**Exercise prompt**
Select from the records below every line that has the word "enables" in it.

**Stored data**
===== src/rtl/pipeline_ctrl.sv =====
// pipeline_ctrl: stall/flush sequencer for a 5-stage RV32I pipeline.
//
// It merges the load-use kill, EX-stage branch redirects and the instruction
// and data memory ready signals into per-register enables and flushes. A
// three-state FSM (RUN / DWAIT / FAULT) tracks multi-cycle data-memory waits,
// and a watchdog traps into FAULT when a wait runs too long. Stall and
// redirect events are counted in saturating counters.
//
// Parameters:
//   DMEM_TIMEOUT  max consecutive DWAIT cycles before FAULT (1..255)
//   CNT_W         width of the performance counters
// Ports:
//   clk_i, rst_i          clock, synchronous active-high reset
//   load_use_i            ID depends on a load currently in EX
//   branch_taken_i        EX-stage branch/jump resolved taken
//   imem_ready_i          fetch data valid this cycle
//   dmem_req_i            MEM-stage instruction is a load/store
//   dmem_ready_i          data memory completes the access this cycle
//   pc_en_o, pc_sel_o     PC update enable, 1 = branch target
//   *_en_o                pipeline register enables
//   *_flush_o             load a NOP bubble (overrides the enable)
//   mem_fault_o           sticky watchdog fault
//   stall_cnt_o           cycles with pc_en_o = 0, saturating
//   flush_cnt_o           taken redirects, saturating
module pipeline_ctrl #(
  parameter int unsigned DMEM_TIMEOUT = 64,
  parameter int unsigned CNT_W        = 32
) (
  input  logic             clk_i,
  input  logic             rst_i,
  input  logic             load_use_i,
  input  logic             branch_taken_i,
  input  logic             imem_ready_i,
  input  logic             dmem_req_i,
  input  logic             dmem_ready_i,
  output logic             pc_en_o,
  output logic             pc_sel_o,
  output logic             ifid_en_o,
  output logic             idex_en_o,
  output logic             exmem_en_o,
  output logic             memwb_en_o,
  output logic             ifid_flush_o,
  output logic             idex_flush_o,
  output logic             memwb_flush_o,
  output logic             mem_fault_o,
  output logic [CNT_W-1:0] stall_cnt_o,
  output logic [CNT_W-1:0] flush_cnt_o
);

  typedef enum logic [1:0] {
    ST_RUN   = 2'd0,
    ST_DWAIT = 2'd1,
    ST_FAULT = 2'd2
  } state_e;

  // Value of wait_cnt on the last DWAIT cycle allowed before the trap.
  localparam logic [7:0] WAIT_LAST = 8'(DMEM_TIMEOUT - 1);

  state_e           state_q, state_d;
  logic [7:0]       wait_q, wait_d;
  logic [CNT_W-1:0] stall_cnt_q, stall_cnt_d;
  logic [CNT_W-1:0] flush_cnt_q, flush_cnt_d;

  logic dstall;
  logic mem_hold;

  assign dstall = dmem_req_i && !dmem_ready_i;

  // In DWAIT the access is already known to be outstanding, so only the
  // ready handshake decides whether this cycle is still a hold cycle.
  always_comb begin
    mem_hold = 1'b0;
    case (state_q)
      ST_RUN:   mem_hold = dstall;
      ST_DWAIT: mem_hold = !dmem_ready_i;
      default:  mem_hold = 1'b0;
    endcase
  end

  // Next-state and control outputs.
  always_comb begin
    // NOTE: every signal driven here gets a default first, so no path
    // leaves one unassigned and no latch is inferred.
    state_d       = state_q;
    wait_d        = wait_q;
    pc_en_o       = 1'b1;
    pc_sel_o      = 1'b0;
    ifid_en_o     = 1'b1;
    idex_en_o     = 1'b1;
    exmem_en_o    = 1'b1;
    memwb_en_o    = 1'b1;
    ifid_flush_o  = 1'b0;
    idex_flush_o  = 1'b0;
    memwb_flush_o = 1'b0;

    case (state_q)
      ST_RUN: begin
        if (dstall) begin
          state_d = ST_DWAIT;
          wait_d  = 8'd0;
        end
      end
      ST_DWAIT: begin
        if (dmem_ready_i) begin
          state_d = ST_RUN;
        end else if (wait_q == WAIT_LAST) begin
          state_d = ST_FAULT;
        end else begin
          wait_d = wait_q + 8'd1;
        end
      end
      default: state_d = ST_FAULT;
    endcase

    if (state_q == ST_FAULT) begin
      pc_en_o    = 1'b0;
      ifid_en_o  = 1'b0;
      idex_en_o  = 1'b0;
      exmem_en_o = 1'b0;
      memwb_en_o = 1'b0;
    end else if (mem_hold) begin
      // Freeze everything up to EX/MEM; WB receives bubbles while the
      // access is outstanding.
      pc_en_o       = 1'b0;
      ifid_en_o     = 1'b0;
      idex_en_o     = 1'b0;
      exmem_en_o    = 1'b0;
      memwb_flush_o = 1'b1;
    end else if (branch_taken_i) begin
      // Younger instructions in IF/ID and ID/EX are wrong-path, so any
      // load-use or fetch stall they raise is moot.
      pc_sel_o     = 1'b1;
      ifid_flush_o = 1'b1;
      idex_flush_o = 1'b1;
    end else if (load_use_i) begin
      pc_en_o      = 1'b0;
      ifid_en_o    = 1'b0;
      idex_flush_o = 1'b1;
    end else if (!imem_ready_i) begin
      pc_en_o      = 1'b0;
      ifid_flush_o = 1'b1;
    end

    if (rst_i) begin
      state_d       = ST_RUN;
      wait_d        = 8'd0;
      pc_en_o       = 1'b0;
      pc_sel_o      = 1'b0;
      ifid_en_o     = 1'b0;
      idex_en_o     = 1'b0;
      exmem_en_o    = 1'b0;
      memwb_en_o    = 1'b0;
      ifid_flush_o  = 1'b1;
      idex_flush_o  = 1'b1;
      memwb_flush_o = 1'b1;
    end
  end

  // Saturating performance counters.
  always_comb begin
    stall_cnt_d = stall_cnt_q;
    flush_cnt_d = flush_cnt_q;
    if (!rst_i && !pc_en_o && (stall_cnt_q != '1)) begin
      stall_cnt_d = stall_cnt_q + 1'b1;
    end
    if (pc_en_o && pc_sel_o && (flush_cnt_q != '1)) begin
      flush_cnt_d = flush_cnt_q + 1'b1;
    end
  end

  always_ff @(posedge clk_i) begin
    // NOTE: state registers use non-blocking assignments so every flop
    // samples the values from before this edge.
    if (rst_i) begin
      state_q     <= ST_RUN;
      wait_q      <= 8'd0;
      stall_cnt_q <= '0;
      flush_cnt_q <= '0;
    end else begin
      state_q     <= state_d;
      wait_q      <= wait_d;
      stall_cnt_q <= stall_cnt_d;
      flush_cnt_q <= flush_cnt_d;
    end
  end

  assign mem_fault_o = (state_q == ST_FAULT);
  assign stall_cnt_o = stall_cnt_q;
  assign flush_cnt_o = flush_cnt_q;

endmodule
...
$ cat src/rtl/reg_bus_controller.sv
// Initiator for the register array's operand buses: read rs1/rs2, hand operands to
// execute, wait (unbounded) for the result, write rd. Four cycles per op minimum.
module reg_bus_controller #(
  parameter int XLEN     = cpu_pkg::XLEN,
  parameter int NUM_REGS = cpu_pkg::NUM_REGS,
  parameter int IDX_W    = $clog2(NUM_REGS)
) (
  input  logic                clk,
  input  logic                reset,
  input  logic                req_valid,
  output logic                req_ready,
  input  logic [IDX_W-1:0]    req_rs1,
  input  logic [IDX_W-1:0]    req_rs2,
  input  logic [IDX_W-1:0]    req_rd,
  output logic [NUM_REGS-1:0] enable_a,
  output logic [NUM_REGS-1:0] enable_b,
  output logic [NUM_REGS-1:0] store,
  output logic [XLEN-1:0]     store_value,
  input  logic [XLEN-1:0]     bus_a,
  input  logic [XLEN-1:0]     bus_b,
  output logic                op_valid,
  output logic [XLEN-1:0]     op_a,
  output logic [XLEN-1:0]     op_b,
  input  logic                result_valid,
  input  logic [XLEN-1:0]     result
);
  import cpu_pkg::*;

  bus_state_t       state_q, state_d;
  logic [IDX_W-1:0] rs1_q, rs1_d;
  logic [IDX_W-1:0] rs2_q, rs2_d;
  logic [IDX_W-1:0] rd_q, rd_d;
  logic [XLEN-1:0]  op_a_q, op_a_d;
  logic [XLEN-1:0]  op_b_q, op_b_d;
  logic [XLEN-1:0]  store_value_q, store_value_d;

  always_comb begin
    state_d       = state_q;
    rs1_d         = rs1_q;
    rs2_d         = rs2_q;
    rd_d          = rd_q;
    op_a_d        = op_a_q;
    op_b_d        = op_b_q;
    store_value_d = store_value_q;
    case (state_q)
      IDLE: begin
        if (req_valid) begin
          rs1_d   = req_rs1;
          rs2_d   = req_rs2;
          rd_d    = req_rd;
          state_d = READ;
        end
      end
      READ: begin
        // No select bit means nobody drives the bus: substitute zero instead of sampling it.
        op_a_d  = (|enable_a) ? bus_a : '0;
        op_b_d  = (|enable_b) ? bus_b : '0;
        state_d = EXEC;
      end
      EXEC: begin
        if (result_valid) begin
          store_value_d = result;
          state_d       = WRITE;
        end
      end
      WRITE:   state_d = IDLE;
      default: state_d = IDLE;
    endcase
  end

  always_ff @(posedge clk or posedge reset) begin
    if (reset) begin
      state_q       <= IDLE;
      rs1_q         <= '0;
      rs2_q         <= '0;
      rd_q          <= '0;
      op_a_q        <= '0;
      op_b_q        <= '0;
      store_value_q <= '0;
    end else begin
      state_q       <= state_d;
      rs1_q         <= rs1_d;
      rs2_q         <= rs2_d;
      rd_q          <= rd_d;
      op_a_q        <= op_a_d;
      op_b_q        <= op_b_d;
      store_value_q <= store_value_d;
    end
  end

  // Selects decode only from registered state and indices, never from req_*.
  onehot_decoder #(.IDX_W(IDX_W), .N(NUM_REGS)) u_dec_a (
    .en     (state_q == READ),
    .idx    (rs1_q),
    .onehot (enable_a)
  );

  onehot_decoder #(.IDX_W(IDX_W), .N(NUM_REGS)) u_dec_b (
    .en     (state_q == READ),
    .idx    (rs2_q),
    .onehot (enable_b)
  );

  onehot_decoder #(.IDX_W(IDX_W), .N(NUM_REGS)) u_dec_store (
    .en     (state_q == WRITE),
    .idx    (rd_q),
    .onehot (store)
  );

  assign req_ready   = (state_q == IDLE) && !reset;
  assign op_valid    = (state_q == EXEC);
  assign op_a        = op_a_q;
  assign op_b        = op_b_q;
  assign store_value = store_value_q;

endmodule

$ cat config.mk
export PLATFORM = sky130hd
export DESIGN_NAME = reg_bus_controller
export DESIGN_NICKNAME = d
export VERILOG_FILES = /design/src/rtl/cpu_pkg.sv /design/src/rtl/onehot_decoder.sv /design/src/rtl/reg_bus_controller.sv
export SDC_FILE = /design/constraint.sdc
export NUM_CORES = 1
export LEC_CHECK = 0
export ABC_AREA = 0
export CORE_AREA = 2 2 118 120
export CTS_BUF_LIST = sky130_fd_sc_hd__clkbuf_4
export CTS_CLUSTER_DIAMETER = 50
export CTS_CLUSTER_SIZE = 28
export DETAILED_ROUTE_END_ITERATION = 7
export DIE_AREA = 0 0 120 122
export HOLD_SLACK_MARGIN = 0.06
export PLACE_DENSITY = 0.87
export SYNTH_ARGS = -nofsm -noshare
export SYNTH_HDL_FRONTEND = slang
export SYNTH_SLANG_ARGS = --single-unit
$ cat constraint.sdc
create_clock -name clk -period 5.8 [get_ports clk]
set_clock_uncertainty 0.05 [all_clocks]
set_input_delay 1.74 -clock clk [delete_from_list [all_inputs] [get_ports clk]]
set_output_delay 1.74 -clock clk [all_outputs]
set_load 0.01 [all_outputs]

**Answer for this exercise**
// and data memory ready signals into per-register enables and flushes. A
//   *_en_o                pipeline register enables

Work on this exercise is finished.